解星期四、五请了假陪我,首先去了斯图加特音乐学院,对音乐学院我并不算陌生,住KARLSRUHE那两年偶尔会来斯音乐学院来玩。可这两年音乐学院却有了极大的变化,刚刚落成的据说是欧洲这几年最昂贵的建筑的音乐学院新楼造价20亿马克(现价美元兑马克1:2),由德国最有名的建筑设计家设计,据说里面基本没有标准件,大都是设计件。新楼座落于半山腰,俯瞰斯图加特,造型奇特,顶部几间办公室为作曲教授们使用,俯瞰全城,房顶是玻璃,还可看到蓝天,他们如果再写不出好作品只有怪他们自己了。顶部是圆形,像古城堡,并有环绕金属楼梯也可进楼里。据解讲,新楼完工后决定把顶部给作曲教授,弦乐系主任KELTSCH不无嫉妒地对作曲教授们说,那个楼梯看起来可不怎么结实,还是别用为好,作曲教授们说,我们用没问题,你用就说不准了(KELTSCH肚子很大,记得10年前有一次陪我的小提琴老师邓去和他上课,记得最清楚的就是他的大肚子)。从顶部下来正好碰到KELTSCH,他是来给解介绍的一从沈阳来的学生免费上课,KELTSCH给还未考上音乐学院的中国学生上课从来不收费,老兄为前斯图加特室内乐团首席,曾多次访华演出。想不到的是沈阳的学生竟然把上课的事给忘了,老头一边和解重约时间,一边嘟囔到:“一般都是学生等我。”既然没课了,解就带着老头和我一起去学院食堂喝咖啡。10年不见,老头还是那么和善,肚子没再见大,头发少了不少。出门时解指着刚进来的一高个老头对我说:“那就是MELOS四重奏的大提琴BUCK。”MELOS可是大名鼎鼎啊,我收藏了不少他们的录音,所以我赶快让解给介绍见见面,寒暄几句。看到BUCK,解又给我讲了个小段子:KELTSCH年轻时也是MELOS的成员,后来说自己孩子多,得拉独奏赚钱养家,就退出来了。BUCK的小儿子学小提琴,照了张照片拿给KELTSCH看,得意地说:“怎么样?姿势挺正吧?”KELTSCH看了后说:“正什么呀,整个都错了!”BUCK马上辩解到:“错就错吧,反正那也是个错误的乐器。”

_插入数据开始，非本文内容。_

## src/rtl/pixel_row_output_buffer.sv

```systemverilog
// Two-slot ping-pong row buffer. Rows arrive whole on ROW_LOAD and leave as
// BUS_PIXELS-wide beats over a valid/ready bus, in load order.
module pixel_row_output_buffer #(
    parameter int WIDTH      = 4,
    parameter int HEIGHT     = 4,
    parameter int PIXEL_BITS = 8,
    parameter int BUS_PIXELS = 2
) (
    input  logic                                SYSTEM_CLK,
    input  logic                                RESET,
    input  logic                                ROW_LOAD,
    input  logic [$clog2(HEIGHT):0]             ROW_INDEX,
    input  logic [WIDTH*PIXEL_BITS-1:0]         ROW_DATA,
    output logic                                ROW_READY,
    output logic [BUS_PIXELS*PIXEL_BITS-1:0]    BUS_DATA,
    output logic                                BUS_VALID,
    input  logic                                BUS_READY,
    output logic [$clog2(HEIGHT):0]             BUS_ROW,
    output logic                                BUS_LAST,
    output logic                                FRAME_DONE,
    output logic                                OVERRUN
);

    localparam int BEATS = WIDTH / BUS_PIXELS;
    localparam int IDXW  = $clog2(HEIGHT) + 1;
    localparam int ROWW  = WIDTH * PIXEL_BITS;
    localparam int BUS_W = BUS_PIXELS * PIXEL_BITS;
    localparam int BW    = (BEATS > 1) ? $clog2(BEATS) : 1;

    logic [ROWW-1:0]  r_slot_data [2];
    logic [IDXW-1:0]  r_slot_idx  [2];
    logic [1:0]       r_count;
    logic             r_wr_ptr;
    logic             r_rd_ptr;
    logic [BW-1:0]    r_beat;
    logic             r_overrun;
    logic             r_frame_done;

    logic             w_ready;
    logic             w_valid;
    logic             w_last_beat;
    logic             w_xfer;
    logic             w_pop;
    logic             w_load_acc;
    logic             w_load_drop;
    logic [BUS_W-1:0] w_bus_data;

    // Handshake decode from registered occupancy; a load is judged against the
    // pre-edge count, so a drop still happens when a pop lands on the same edge.
    always_comb begin
        w_ready     = (r_count != 2'd2);
        w_valid     = (r_count != 2'd0);
        w_last_beat = (r_beat == BW'(BEATS - 1));
        w_xfer      = w_valid && BUS_READY;
        w_pop       = w_xfer && w_last_beat;
        w_load_acc  = ROW_LOAD && w_ready;
        w_load_drop = ROW_LOAD && !w_ready;
    end

    // Select the current beat out of the read slot; zero when nothing is held.
    always_comb begin
        w_bus_data = '0;
        for (int unsigned b = 0; b < BEATS; b++) begin
            if (r_beat == BW'(b)) begin
                w_bus_data = r_slot_data[r_rd_ptr][b*BUS_W +: BUS_W];
            end
        end
        if (!w_valid) begin
            w_bus_data = '0;
        end
    end

    // Row storage; contents are meaningless while the slot is not counted.
    always_ff @(posedge SYSTEM_CLK) begin
        if (w_load_acc) begin
            r_slot_data[r_wr_ptr] <= ROW_DATA;
            r_slot_idx[r_wr_ptr]  <= ROW_INDEX;
        end
    end

    // Occupancy, pointers, beat counter and status flags.
    always_ff @(posedge SYSTEM_CLK or posedge RESET) begin
        if (RESET) begin
            r_count      <= '0;
            r_wr_ptr     <= 1'b0;
            r_rd_ptr     <= 1'b0;
            r_beat       <= '0;
            r_overrun    <= 1'b0;
            r_frame_done <= 1'b0;
        end else begin
            case ({w_load_acc, w_pop})
                2'b10:   r_count <= r_count + 2'd1;
                2'b01:   r_count <= r_count - 2'd1;
                default: r_count <= r_count;
            endcase

            if (w_load_acc) begin
                r_wr_ptr <= ~r_wr_ptr;
            end

            if (w_xfer) begin
                if (w_last_beat) begin
                    r_beat   <= '0;
                    r_rd_ptr <= ~r_rd_ptr;
                end else begin
                    r_beat <= r_beat + 1'b1;
                end
            end

            if (w_load_drop) begin
                r_overrun <= 1'b1;
            end

            r_frame_done <= w_pop && (r_slot_idx[r_rd_ptr] == IDXW'(HEIGHT - 1));
        end
    end

    assign ROW_READY  = w_ready;
    assign BUS_VALID  = w_valid;
    assign BUS_DATA   = w_bus_data;
    assign BUS_ROW    = w_valid ? r_slot_idx[r_rd_ptr] : '0;
    assign BUS_LAST   = w_valid && w_last_beat;
    assign FRAME_DONE = r_frame_done;
    assign OVERRUN    = r_overrun;

endmodule

```
File: src/rtl/decoder_scan.sv
// decoder_scan: registered one-hot/thermometer decoder with a direct mode and a prescaled auto-scan mode
module decoder_scan #(
    parameter int IN_W    = 5,
    parameter int OUT_N   = 2**IN_W,
    parameter int DIV     = 4,
    parameter bit ACT_LOW = 1'b0,
    parameter bit THERMO  = 1'b0
) (
    input  logic             iClk,
    input  logic             iRst,
    input  logic             iEna,
    input  logic             iScan,
    input  logic [IN_W-1:0]  iData,
    output logic [OUT_N-1:0] oData,
    output logic [IN_W-1:0]  oIndex,
    output logic             oValid,
    output logic             oWrap,
    output logic             oErr
);
    localparam int PW = DIV > 1 ? $clog2(DIV) : 1;
    localparam logic [OUT_N-1:0] INACTIVE = {OUT_N{ACT_LOW}};

    typedef enum logic {DIRECT, SCAN} modeE;

    modeE            mode, modeNext;
    logic [IN_W-1:0] scanIdx, scanIdxNext, indexNext;
    logic [PW-1:0]   pre, preNext;
    logic [OUT_N-1:0] dataNext;
    logic            validNext, wrapNext, errNext;
    logic            preLast, idxLast, inRange;

    function automatic logic [OUT_N-1:0] enc(input logic [IN_W-1:0] n);
        logic [OUT_N-1:0] v;
        for (int k = 0; k < OUT_N; k++)
            v[k] = THERMO ? (32'(k) <= 32'(n)) : (32'(k) == 32'(n));
        return v ^ INACTIVE;
    endfunction

    assign preLast = 32'(pre) == 32'(DIV - 1);
    assign idxLast = 32'(scanIdx) == 32'(OUT_N - 1);
    assign inRange = 32'(iData) < 32'(OUT_N);

    always_comb begin
        modeNext    = mode;
        scanIdxNext = scanIdx;
        preNext     = pre;
        dataNext    = INACTIVE;
        indexNext   = oIndex;
        validNext   = 1'b0;
        wrapNext    = 1'b0;
        errNext     = 1'b0;
        if (!iScan) begin
            modeNext    = DIRECT;
            scanIdxNext = '0;
            preNext     = '0;
            if (iEna) begin
                errNext   = !inRange;
                validNext = inRange;
                dataNext  = inRange ? enc(iData) : INACTIVE;
                indexNext = inRange ? iData : oIndex;
            end
        end else if (iEna) begin
            // first enabled scan cycle reloads so index 0 is shown for a full DIV clocks
            if (mode == DIRECT) begin
                modeNext    = SCAN;
                scanIdxNext = '0;
                preNext     = '0;
            end else if (preLast) begin
                preNext     = '0;
                wrapNext    = idxLast;
                scanIdxNext = idxLast ? '0 : scanIdx + 1'b1;
            end else begin
                preNext = pre + 1'b1;
            end
            dataNext  = enc(scanIdxNext);
            indexNext = scanIdxNext;
            validNext = 1'b1;
        end
    end

    always_ff @(posedge iClk) begin
        if (iRst) begin
            mode    <= DIRECT;
            scanIdx <= '0;
            pre     <= '0;
            oData   <= INACTIVE;
            oIndex  <= '0;
            oValid  <= 1'b0;
            oWrap   <= 1'b0;
            oErr    <= 1'b0;
        end else begin
            mode    <= modeNext;
            scanIdx <= scanIdxNext;
            pre     <= preNext;
            oData   <= dataNext;
            oIndex  <= indexNext;
            oValid  <= validNext;
            oWrap   <= wrapNext;
            oErr    <= errNext;
        end
    end
endmodule
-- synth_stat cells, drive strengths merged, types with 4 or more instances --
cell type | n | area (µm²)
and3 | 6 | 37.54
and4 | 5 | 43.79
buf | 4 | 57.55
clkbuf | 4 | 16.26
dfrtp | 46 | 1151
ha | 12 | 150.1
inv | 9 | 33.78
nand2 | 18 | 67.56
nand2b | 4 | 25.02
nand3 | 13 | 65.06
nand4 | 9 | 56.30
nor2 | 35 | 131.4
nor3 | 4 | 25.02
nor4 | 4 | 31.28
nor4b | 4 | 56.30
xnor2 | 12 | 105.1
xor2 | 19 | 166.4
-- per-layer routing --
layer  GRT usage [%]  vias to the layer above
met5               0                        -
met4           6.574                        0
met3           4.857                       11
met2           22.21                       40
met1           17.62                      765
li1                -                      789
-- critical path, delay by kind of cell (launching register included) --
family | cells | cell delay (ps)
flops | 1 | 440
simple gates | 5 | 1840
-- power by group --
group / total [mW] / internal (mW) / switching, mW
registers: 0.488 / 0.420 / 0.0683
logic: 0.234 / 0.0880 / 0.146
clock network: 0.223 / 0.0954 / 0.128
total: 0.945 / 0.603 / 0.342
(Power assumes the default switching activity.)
<file path="src/rtl/database_load_controller.sv">
// Boot-time loader: streams stage ROMs 1..3 in order into the flat parameter store.
// Latency: first read the cycle after start; each word lands ROM_LATENCY cycles after its read.
// Backpressure: none -- ROM latency is fixed and the store accepts one write every cycle.
//
// Ports:
//   clk, reset (async, active-low)
//   i_start                  : request (re)load; honoured only in IDLE or DONE
//   o_busy / o_load_done     : load in progress / whole database valid (level)
//   o_stage_done[2:0]        : sticky per-stage done, [0] = stage 1
//   o_rom_sel/ren/addr       : stage ROM select, read enable, word address
//   i_rom_data               : ROM read data, ROM_LATENCY cycles after o_rom_ren
//   o_wen/o_waddr/o_wdata    : parameter-store write port
module database_load_controller #(
  parameter int ADDR_WIDTH               = 10,
  parameter int DATA_WIDTH_12            = 12,
  parameter int DATA_WIDTH_16            = 16,
  parameter int NUM_PARAM_PER_CLASSIFIER = 19,
  parameter int NUM_STAGE_THRESHOLD      = 3,
  parameter int NUM_CLASSIFIERS_STAGE_1  = 10,
  parameter int NUM_CLASSIFIERS_STAGE_2  = 10,
  parameter int NUM_CLASSIFIERS_STAGE_3  = 10,
  parameter int ROM_LATENCY              = 2
) (
  input  logic                     clk,
  input  logic                     reset,
  input  logic                     i_start,
  output logic                     o_busy,
  output logic                     o_load_done,
  output logic [2:0]               o_stage_done,
  output logic [1:0]               o_rom_sel,
  output logic                     o_rom_ren,
  output logic [ADDR_WIDTH-1:0]    o_rom_addr,
  input  logic [DATA_WIDTH_16-1:0] i_rom_data,
  output logic                     o_wen,
  output logic [DATA_WIDTH_12-1:0] o_waddr,
  output logic [DATA_WIDTH_16-1:0] o_wdata
);

  localparam int SIZE_STAGE_1 = NUM_CLASSIFIERS_STAGE_1 * NUM_PARAM_PER_CLASSIFIER + NUM_STAGE_THRESHOLD;
  localparam int SIZE_STAGE_2 = NUM_CLASSIFIERS_STAGE_2 * NUM_PARAM_PER_CLASSIFIER + NUM_STAGE_THRESHOLD;
  localparam int SIZE_STAGE_3 = NUM_CLASSIFIERS_STAGE_3 * NUM_PARAM_PER_CLASSIFIER + NUM_STAGE_THRESHOLD;
  localparam int TOTAL_SIZE   = SIZE_STAGE_1 + SIZE_STAGE_2 + SIZE_STAGE_3;

  localparam logic [ADDR_WIDTH-1:0] LAST_1 = ADDR_WIDTH'(SIZE_STAGE_1 - 1);
  localparam logic [ADDR_WIDTH-1:0] LAST_2 = ADDR_WIDTH'(SIZE_STAGE_2 - 1);
  localparam logic [ADDR_WIDTH-1:0] LAST_3 = ADDR_WIDTH'(SIZE_STAGE_3 - 1);

  typedef enum logic [1:0] {IDLE, ISSUE, DRAIN, DONE} state_t;

  state_t                  state;
  state_t                  nxt_state;
  logic                    nxt_ren;
  logic [1:0]              nxt_sel;
  logic [ADDR_WIDTH-1:0]   nxt_addr;
  logic                    nxt_last;
  logic                    start_ok;

  // Reads in flight. Stage 0 is loaded together with o_rom_ren, so stage
  // ROM_LATENCY-1 is valid exactly when i_rom_data is ready to be captured.
  logic [ROM_LATENCY-1:0]  pipe_vld;
  logic [ROM_LATENCY-1:0]  pipe_last;
  logic [1:0]              pipe_sel [ROM_LATENCY];

  logic [DATA_WIDTH_12-1:0] wcnt;
  logic                     wr_last;
  logic [1:0]               wr_sel;

  function automatic logic [ADDR_WIDTH-1:0] stage_last(input logic [1:0] sel);
    case (sel)
      2'd0:    return LAST_1;
      2'd1:    return LAST_2;
      default: return LAST_3;
    endcase
  endfunction

  // Next read request: address walks each stage, then hops to the next ROM.
  always_comb begin
    nxt_state = state;
    nxt_ren   = 1'b0;
    nxt_sel   = o_rom_sel;
    nxt_addr  = o_rom_addr;
    start_ok  = i_start && (state == IDLE || state == DONE);
    case (state)
      IDLE, DONE: begin
        if (i_start) begin
          nxt_state = ISSUE;
          nxt_ren   = 1'b1;
          nxt_sel   = 2'd0;
          nxt_addr  = '0;
        end
      end
      ISSUE: begin
        if (o_rom_addr == stage_last(o_rom_sel)) begin
          if (o_rom_sel == 2'd2) begin
            nxt_state = DRAIN;
          end else begin
            nxt_ren  = 1'b1;
            nxt_sel  = o_rom_sel + 2'd1;
            nxt_addr = '0;
          end
        end else begin
          nxt_ren  = 1'b1;
          nxt_addr = o_rom_addr + 1'b1;
        end
      end
      DRAIN: begin
        if (pipe_vld == '0) nxt_state = DONE;
      end
      default: nxt_state = IDLE;
    endcase
    nxt_last = nxt_ren && (nxt_addr == stage_last(nxt_sel));
  end

  always_ff @(posedge clk or negedge reset) begin
    if (!reset) begin
      state        <= IDLE;
      o_busy       <= 1'b0;
      o_load_done  <= 1'b0;
      o_stage_done <= '0;
      o_rom_sel    <= '0;
      o_rom_ren    <= 1'b0;
      o_rom_addr   <= '0;
      o_wen        <= 1'b0;
      o_waddr      <= '0;
      o_wdata      <= '0;
      pipe_vld     <= '0;
      pipe_last    <= '0;
      for (int i = 0; i < ROM_LATENCY; i++) pipe_sel[i] <= '0;
      wcnt         <= '0;
      wr_last      <= 1'b0;
      wr_sel       <= '0;
    end else begin
      state      <= nxt_state;
      o_rom_ren  <= nxt_ren;
      o_rom_sel  <= nxt_sel;
      o_rom_addr <= nxt_addr;

      pipe_vld[0]  <= nxt_ren;
      pipe_last[0] <= nxt_last;
      pipe_sel[0]  <= nxt_sel;
      for (int i = 1; i < ROM_LATENCY; i++) begin
        pipe_vld[i]  <= pipe_vld[i-1];
        pipe_last[i] <= pipe_last[i-1];
        pipe_sel[i]  <= pipe_sel[i-1];
      end

      // Write stage: capture ROM data as the matching read leaves the pipe.
      o_wen   <= pipe_vld[ROM_LATENCY-1];
      wr_last <= pipe_vld[ROM_LATENCY-1] && pipe_last[ROM_LATENCY-1];
      wr_sel  <= pipe_sel[ROM_LATENCY-1];
      if (pipe_vld[ROM_LATENCY-1]) begin
        o_wdata <= i_rom_data;
        o_waddr <= wcnt;
        wcnt    <= wcnt + 1'b1;
      end

      if (start_ok) begin
        o_busy       <= 1'b1;
        o_load_done  <= 1'b0;
        o_stage_done <= '0;
        wcnt         <= '0;
      end else begin
        // Stage bit rises the cycle after that stage's final word is on the port.
        if (o_wen && wr_last) o_stage_done[wr_sel] <= 1'b1;
        if (state == DRAIN && pipe_vld == '0) begin
          o_busy      <= 1'b0;
          o_load_done <= 1'b1;
        end
      end
    end
  end

endmodule

</file>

晚上和解一起去听RSOSTUTTGART(斯图加特广播乐团),曲目上半场是一当代作曲家的作品(节目单忘在德国了,记不得名字怎么拼了),以及BERNSTEIN的一首带合唱的交响乐作品,下半场是MAHLER的第一。说句实话,从上半场不大听得出乐队的水平,可MAHLER第一却把乐队的水平淋漓尽致地反映出来,绝对是世界一流的乐团!指挥是客席,美国加洲一小乐团的CLAIR。斯图加特广播乐团自CELI大约20年前离开后一直苦于着不到有世界声望的指挥。德国的大约10个广播乐团的声望仅比柏林、慕尼黑爱乐低一点点,都是有极高水准的乐团。
今年是斯图加特南德最有声望的一男童合唱团建团一百年纪念,该团和另一男童合唱团以及斯图加特教师乐团合作于星期日演出巴哈的“马太受难曲”,因我星期日要离开德国,所以就去听了他们星期六的彩排。解是乐团成员,儿子是合唱团成员。140名男童在斯图加特最大的教堂,场面颇为壮观,我还真听不出他们比维也纳男童合唱团逊色。
星期天带着一脑子音乐搭上斯图加特飞巴黎的飞机,从巴黎机场乘高速TGV火车去位于法国中西部的小城RENNES,尽管被称为子弹头高速火车,可350公里的路还是走了将近3个小时,大概是因为停的站太多的原因吧,德国的火车似乎并不比TGV慢,总之在欧洲坐火车总是一种享受。可惜TGV晚点40分钟,其它班次也有晚点。印象中在德国不论坐火车或公共汽车晚点最多两分钟,看来BACH出在德国而不是法国并不是偶然的。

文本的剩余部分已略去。